### [What you will do]
Using the records below, count the lines with "cells" in them. Give the number only.

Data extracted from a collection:
<<<<
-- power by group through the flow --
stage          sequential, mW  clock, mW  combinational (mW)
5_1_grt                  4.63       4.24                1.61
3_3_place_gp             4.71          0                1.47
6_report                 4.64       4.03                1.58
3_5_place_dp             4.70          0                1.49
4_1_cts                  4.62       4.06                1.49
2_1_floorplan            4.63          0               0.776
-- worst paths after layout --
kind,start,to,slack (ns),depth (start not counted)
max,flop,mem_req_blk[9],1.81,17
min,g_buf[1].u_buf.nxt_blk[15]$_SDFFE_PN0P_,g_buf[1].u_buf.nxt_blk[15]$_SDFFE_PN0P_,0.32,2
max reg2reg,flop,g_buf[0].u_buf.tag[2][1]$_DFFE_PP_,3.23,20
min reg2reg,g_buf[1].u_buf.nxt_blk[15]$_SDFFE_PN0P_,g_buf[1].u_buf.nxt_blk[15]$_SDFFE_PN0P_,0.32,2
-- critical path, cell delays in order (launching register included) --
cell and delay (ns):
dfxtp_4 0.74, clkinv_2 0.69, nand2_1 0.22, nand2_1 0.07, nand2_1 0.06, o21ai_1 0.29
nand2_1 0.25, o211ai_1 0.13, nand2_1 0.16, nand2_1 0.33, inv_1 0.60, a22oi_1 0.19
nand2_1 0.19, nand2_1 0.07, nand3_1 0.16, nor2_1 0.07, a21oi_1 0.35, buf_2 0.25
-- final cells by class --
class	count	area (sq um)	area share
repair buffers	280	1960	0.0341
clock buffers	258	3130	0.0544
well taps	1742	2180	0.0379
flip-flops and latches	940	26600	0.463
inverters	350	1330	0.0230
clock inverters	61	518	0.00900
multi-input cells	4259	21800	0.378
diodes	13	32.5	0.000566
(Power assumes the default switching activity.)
[src/rtl/dbp_pkg.sv]
package dbp_pkg;

  typedef struct packed {
    logic band_hi;
    logic mod_n;
  } dbp_cfg_t;

  // Low band: divide-by-3 only on the last sub-period, and only for N+1.
  // High band: complement; divide-by-2 only on the last sub-period, and only for N.
  function automatic logic pick_three(dbp_cfg_t c, logic last_sub);
    if (c.band_hi) return ~(last_sub & c.mod_n);
    return last_sub & ~c.mod_n;
  endfunction

  function automatic int period_len(dbp_cfg_t c, int subs);
    int threes;
    if (c.band_hi) threes = c.mod_n ? subs - 1 : subs;
    else           threes = c.mod_n ? 0 : 1;
    return 2 * subs + threes;
  endfunction

endpackage

[src/rtl/dbp_stage23.sv]
module dbp_stage23 (
  input  logic clk_i,
  input  logic rst_i,
  input  logic take_three_i,
  output logic sub_end_o
);
  logic [1:0] ph_q;

  assign sub_end_o = take_three_i ? (ph_q == 2'd2) : (ph_q == 2'd1);

  always_ff @(posedge clk_i) begin
    if (rst_i)          ph_q <= 2'd0;
    else if (sub_end_o) ph_q <= 2'd0;
    else                ph_q <= ph_q + 2'd1;
  end

  // sub-periods last two or three cycles, never more
  p_phase_max_r1: assert property (@(posedge clk_i) disable iff (rst_i)
    ph_q != 2'd3);
  p_two_cycle_r1: assert property (@(posedge clk_i) disable iff (rst_i)
    (ph_q == 2'd1 && !take_three_i) |=> (ph_q == 2'd0));
endmodule

[src/rtl/dbp_subchain.sv]
module dbp_subchain #(
  parameter int SUB_BITS = 4
) (
  input  logic clk_i,
  input  logic rst_i,
  input  logic sub_end_i,
  output logic last_sub_o,
  output logic wrap_o
);
  logic [SUB_BITS-1:0] sub_q;

  assign last_sub_o = &sub_q;
  assign wrap_o     = sub_end_i & last_sub_o;

  always_ff @(posedge clk_i) begin
    if (rst_i)          sub_q <= '0;
    else if (sub_end_i) sub_q <= sub_q + 1'b1;
  end

  // the chain only moves at a sub-period boundary
  p_sub_hold_r1: assert property (@(posedge clk_i) disable iff (rst_i)
    !sub_end_i |=> $stable(sub_q));
  // after the period ends the chain restarts at zero
  p_sub_wrap_r7: assert property (@(posedge clk_i) disable iff (rst_i)
    wrap_o |=> (sub_q == '0));
endmodule

[src/rtl/dbp_modctl.sv]
module dbp_modctl
  import dbp_pkg::*;
(
  input  logic     clk_i,
  input  logic     rst_i,
  input  logic     band_hi_i,
  input  logic     mod_n_i,
  input  logic     wrap_i,
  input  logic     last_sub_i,
  output dbp_cfg_t cfg_o,
  output logic     take_three_o
);
  dbp_cfg_t cfg_q;

  always_ff @(posedge clk_i) begin
    if (rst_i || wrap_i) cfg_q <= '{band_hi: band_hi_i, mod_n: mod_n_i};
  end

  assign cfg_o        = cfg_q;
  assign take_three_o = pick_three(cfg_q, last_sub_i);

  // configuration is frozen inside a period
  p_cfg_hold_r5: assert property (@(posedge clk_i) disable iff (rst_i)
    !wrap_i |=> $stable(cfg_q));
  p_low_n_r1: assert property (@(posedge clk_i) disable iff (rst_i)
    (!cfg_q.band_hi && cfg_q.mod_n) |-> !take_three_o);
  p_low_np1_r2: assert property (@(posedge clk_i) disable iff (rst_i)
    (!cfg_q.band_hi && !cfg_q.mod_n && take_three_o) |-> last_sub_i);
  p_high_np1_r3: assert property (@(posedge clk_i) disable iff (rst_i)
    (cfg_q.band_hi && !cfg_q.mod_n) |-> take_three_o);
  p_high_n_r4: assert property (@(posedge clk_i) disable iff (rst_i)
    (cfg_q.band_hi && cfg_q.mod_n && !take_three_o) |-> last_sub_i);
endmodule

[src/rtl/dbp_prescaler.sv]
module dbp_prescaler
  import dbp_pkg::*;
#(
  parameter int SUB_BITS = 4
) (
  input  logic clk_i,
  input  logic rst_i,
  input  logic band_hi_i,
  input  logic mod_n_i,
  output logic pulse_o
);
  localparam int SUBS  = 1 << SUB_BITS;
  localparam int CYC_W = $clog2(3 * SUBS + 1);

  logic     take_three, sub_end, last_sub, wrap;
  dbp_cfg_t cfg;

  dbp_stage23 u_stage (
    .clk_i(clk_i), .rst_i(rst_i),
    .take_three_i(take_three), .sub_end_o(sub_end)
  );

  dbp_subchain #(.SUB_BITS(SUB_BITS)) u_chain (
    .clk_i(clk_i), .rst_i(rst_i), .sub_end_i(sub_end),
    .last_sub_o(last_sub), .wrap_o(wrap)
  );

  dbp_modctl u_ctl (
    .clk_i(clk_i), .rst_i(rst_i),
    .band_hi_i(band_hi_i), .mod_n_i(mod_n_i),
    .wrap_i(wrap), .last_sub_i(last_sub),
    .cfg_o(cfg), .take_three_o(take_three)
  );

  assign pulse_o = wrap;

  // Independent cycle count per period, used only by the checks below.
  logic [CYC_W-1:0] cyc_q;
  always_ff @(posedge clk_i) begin
    if (rst_i || wrap) cyc_q <= CYC_W'(1);
    else               cyc_q <= cyc_q + 1'b1;
  end

  // period length matches the captured configuration
  p_period_len_r1: assert property (@(posedge clk_i) disable iff (rst_i)
    wrap |-> (int'(cyc_q) == period_len(cfg, SUBS)));
  p_pulse_single_r7: assert property (@(posedge clk_i) disable iff (rst_i)
    pulse_o |=> !pulse_o);
  p_reset_quiet_r6: assert property (@(posedge clk_i)
    rst_i |=> !pulse_o);
endmodule

[config.mk]
export PLATFORM = sky130hd
export DESIGN_NAME = dbp_prescaler
export DESIGN_NICKNAME = d
export VERILOG_FILES = /design/src/rtl/dbp_pkg.sv /design/src/rtl/dbp_stage23.sv /design/src/rtl/dbp_subchain.sv /design/src/rtl/dbp_modctl.sv /design/src/rtl/dbp_prescaler.sv
export SDC_FILE = /design/constraint.sdc
export NUM_CORES = 1
export LEC_CHECK = 0
export BUFFER_PORTS_ARGS = -buffer_cell sky130_fd_sc_hd__buf_2
export CAP_MARGIN = 10
export CORE_AREA = 4 4 41 43
export CTS_BUF_LIST = sky130_fd_sc_hd__clkbuf_16
export DETAILED_ROUTE_END_ITERATION = 10
export DIE_AREA = 0 0 45 47
export PLACE_DENSITY = 0.49
export SYNTH_ARGS = -nofsm -noshare
export SYNTH_HDL_FRONTEND = slang
export SYNTH_SLANG_ARGS = --single-unit
[constraint.sdc]
create_clock -name clk_i -period 3.92 [get_ports clk_i]
set_input_delay 0.196 -clock clk_i [delete_from_list [all_inputs] [get_ports clk_i]]
set_output_delay 0.196 -clock clk_i [all_outputs]
set_load 0.05 [all_outputs]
>>>>
### [Response to this exercise]
2